**What is needed**
The answer must consist of every line below containing "path".

[Stored data entries]
────────────────────
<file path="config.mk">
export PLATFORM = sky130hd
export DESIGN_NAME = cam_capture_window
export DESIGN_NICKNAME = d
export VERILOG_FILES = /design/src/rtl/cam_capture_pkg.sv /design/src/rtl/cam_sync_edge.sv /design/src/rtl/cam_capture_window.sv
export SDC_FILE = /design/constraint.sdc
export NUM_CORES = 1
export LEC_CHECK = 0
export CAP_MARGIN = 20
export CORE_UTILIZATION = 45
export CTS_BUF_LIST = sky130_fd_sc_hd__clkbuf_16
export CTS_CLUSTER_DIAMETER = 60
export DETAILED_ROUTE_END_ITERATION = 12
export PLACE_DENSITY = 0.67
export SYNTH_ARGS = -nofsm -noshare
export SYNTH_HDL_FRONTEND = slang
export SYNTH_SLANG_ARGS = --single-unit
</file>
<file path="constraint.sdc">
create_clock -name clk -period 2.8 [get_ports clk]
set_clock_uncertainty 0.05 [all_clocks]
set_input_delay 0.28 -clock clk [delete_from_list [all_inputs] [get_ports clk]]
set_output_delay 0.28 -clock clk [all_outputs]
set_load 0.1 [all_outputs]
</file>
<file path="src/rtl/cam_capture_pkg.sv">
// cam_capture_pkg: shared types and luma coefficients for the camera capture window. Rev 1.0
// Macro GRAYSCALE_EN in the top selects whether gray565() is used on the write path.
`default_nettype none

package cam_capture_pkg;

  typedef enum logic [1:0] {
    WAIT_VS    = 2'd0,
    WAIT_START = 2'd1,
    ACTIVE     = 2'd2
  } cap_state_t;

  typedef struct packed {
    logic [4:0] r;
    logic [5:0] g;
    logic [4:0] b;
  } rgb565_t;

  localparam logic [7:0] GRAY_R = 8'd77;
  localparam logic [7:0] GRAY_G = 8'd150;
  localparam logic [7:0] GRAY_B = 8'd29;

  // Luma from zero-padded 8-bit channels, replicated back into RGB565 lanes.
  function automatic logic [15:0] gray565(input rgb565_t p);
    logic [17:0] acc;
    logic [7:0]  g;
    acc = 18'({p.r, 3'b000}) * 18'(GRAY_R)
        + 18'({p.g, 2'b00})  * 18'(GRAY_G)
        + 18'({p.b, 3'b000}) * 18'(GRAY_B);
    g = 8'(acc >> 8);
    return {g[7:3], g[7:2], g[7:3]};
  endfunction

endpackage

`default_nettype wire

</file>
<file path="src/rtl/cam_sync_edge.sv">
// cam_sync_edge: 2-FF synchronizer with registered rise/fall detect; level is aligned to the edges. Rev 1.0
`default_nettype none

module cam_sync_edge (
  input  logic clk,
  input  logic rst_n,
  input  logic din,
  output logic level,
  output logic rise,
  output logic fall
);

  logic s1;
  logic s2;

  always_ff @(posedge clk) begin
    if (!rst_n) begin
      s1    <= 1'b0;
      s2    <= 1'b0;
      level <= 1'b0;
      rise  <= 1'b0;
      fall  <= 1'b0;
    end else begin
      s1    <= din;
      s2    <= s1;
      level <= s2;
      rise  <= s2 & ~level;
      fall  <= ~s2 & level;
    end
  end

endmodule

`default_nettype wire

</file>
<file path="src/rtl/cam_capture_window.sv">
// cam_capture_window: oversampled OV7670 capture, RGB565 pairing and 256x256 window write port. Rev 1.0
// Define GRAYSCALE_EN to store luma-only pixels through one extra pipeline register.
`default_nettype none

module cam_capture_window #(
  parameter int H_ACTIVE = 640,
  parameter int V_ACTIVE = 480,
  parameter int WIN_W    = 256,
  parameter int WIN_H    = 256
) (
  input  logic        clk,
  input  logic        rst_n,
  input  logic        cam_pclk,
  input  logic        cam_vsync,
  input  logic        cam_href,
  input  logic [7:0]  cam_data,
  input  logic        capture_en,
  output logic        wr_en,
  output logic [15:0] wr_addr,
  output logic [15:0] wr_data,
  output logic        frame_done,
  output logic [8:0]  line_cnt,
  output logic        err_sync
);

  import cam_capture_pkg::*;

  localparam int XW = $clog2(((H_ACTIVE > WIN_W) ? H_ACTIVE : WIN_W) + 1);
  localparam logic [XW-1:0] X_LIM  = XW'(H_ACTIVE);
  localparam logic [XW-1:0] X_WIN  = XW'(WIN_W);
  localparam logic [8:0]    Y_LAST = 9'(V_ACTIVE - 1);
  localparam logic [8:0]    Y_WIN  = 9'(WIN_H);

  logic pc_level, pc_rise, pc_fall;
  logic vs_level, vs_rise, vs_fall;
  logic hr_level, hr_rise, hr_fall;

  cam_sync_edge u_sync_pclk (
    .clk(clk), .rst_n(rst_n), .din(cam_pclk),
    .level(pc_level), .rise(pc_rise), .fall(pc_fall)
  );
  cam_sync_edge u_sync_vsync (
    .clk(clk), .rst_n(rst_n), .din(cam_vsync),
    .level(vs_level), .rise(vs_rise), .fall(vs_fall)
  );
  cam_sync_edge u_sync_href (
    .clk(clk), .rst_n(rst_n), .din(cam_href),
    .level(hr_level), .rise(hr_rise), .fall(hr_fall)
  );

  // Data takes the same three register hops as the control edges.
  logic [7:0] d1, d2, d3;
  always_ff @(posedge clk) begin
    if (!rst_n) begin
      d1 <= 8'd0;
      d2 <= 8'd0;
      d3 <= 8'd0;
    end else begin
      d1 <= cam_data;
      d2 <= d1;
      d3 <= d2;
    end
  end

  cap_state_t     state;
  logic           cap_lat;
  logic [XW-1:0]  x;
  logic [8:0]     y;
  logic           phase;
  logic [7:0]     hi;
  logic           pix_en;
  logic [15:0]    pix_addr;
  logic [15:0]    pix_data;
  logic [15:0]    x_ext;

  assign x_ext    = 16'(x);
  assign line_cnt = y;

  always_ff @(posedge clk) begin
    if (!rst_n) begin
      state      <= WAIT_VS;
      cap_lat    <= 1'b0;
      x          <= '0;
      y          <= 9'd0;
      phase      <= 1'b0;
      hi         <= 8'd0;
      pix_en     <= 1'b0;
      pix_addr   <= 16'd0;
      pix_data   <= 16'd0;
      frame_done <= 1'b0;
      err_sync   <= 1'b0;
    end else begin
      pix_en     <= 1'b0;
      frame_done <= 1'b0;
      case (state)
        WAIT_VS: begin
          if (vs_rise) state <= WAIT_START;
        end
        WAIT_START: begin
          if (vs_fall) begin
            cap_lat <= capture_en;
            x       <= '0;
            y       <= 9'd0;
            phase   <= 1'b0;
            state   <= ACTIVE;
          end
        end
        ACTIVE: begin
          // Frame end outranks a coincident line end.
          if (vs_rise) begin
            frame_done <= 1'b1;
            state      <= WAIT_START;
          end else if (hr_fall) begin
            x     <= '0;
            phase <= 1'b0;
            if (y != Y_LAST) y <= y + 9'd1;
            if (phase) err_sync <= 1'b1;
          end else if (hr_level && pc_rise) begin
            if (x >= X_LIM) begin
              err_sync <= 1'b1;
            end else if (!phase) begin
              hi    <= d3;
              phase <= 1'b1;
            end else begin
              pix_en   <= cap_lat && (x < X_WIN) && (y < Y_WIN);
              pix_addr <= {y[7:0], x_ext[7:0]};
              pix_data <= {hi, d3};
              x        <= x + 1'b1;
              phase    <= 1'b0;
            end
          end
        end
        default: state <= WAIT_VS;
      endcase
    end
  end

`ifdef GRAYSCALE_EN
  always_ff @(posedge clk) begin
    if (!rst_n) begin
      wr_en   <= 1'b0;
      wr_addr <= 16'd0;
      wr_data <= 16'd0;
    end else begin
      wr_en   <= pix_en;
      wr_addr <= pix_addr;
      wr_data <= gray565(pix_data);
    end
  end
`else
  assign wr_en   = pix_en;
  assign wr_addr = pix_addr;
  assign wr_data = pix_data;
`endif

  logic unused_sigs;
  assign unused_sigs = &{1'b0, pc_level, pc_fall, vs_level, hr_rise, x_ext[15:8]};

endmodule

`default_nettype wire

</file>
────────────────────
**Answer below**
<file path="config.mk">
<file path="constraint.sdc">
<file path="src/rtl/cam_capture_pkg.sv">
// Macro GRAYSCALE_EN in the top selects whether gray565() is used on the write path.
<file path="src/rtl/cam_sync_edge.sv">
<file path="src/rtl/cam_capture_window.sv">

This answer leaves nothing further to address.